TASK TO CARRY OUT:
Scan the material below and copy every line holding the word "kind".

=== Begin Enclosure ===

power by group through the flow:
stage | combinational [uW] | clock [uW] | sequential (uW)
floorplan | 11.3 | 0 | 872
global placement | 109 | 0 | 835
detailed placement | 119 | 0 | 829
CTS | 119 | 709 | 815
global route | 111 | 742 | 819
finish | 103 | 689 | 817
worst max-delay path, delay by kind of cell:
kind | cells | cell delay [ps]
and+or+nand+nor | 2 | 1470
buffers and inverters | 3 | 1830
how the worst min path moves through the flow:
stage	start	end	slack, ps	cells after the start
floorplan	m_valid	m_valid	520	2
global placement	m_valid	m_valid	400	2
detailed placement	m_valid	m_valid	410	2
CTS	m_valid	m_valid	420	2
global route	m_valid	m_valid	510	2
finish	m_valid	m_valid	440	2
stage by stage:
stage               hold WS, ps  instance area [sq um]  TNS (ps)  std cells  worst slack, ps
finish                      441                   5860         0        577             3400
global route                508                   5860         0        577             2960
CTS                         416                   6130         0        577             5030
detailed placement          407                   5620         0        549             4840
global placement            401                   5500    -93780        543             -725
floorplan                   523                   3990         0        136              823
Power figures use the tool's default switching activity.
$ cat config.mk
export PLATFORM = sky130hd
export DESIGN_NAME = lvm_fifo
export DESIGN_NICKNAME = d
export VERILOG_FILES = /design/src/lvm_pkg.sv /design/src/lvm_fifo.sv
export SDC_FILE = /design/constraint.sdc
export NUM_CORES = 1
export LEC_CHECK = 0
export ABC_AREA = 1
export BUFFER_PORTS_ARGS = -buffer_cell sky130_fd_sc_hd__buf_2
export CORE_ASPECT_RATIO = 1.4
export CORE_MARGIN = 4
export CORE_UTILIZATION = 25
export DETAILED_ROUTE_END_ITERATION = 8
export HOLD_SLACK_MARGIN = 0.03
export PLACE_DENSITY = 0.51
export SETUP_SLACK_MARGIN = 0.2
export SYNTH_ARGS = -nofsm -noshare
export SYNTH_HDL_FRONTEND = slang
export SYNTH_SLANG_ARGS = --single-unit
$ cat constraint.sdc
create_clock -name clk -period 15.5 [get_ports clk]
set_clock_uncertainty 0.05 [all_clocks]
set_input_delay 0.775 -clock clk [delete_from_list [all_inputs] [get_ports clk]]
set_output_delay 0.775 -clock clk [all_outputs]
set_load 0.01 [all_outputs]
$ cat src/lvm_pkg.sv
// lvm_pkg: shared types, constants and helpers for the look-at view matrix block.
// No dependencies. Used by every module under src.
package lvm_pkg;

  // Fixed-point format: FRAC_BITS fractional bits
  localparam int FRAC_BITS = 16;
  // Quotient bits of one normalize divide (results stay at or below 1.0)
  localparam int QW = FRAC_BITS + 2;
  localparam int JW = $clog2(QW);
  localparam int IN_W = 288;
  localparam int OUT_W = 128;
  localparam logic signed [31:0] ONE_FIX = 32'sd1 <<< FRAC_BITS;

  // One queued request: eye, up and target minus eye
  typedef struct packed {
    logic [2:0][31:0] eye;
    logic [2:0][31:0] up;
    logic [2:0][32:0] d;
  } item_t;

  // One matrix column on its way out
  typedef struct packed {
    logic [1:0]  column;
    logic [31:0] row0;
    logic [31:0] row1;
    logic [31:0] row2;
    logic [31:0] row3;
    logic        last;
  } col_t;

  // Next index modulo 3
  function automatic logic [1:0] nxt3(input logic [1:0] i);
    nxt3 = (i == 2'd2) ? 2'd0 : i + 2'd1;
  endfunction

  // Drop FRAC_BITS fraction bits, half away from zero, clamp to 32 bits
  function automatic logic signed [31:0] rnd_sat(input logic signed [63:0] x);
    logic [63:0]        m;
    logic [63:0]        q;
    logic signed [63:0] v;
    m = x[63] ? 64'(-x) : 64'(x);
    q = (m + (64'd1 << (FRAC_BITS - 1))) >> FRAC_BITS;
    v = x[63] ? -$signed(q) : $signed(q);
    if (v > 64'sh0000_0000_7FFF_FFFF) begin
      rnd_sat = 32'sh7FFF_FFFF;
    end else if (v < -64'sh0000_0000_8000_0000) begin
      rnd_sat = 32'sh8000_0000;
    end else begin
      rnd_sat = v[31:0];
    end
  endfunction

endpackage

=== End Enclosure ===

WRITTEN ANSWER:
worst max-delay path, delay by kind of cell:
kind | cells | cell delay [ps]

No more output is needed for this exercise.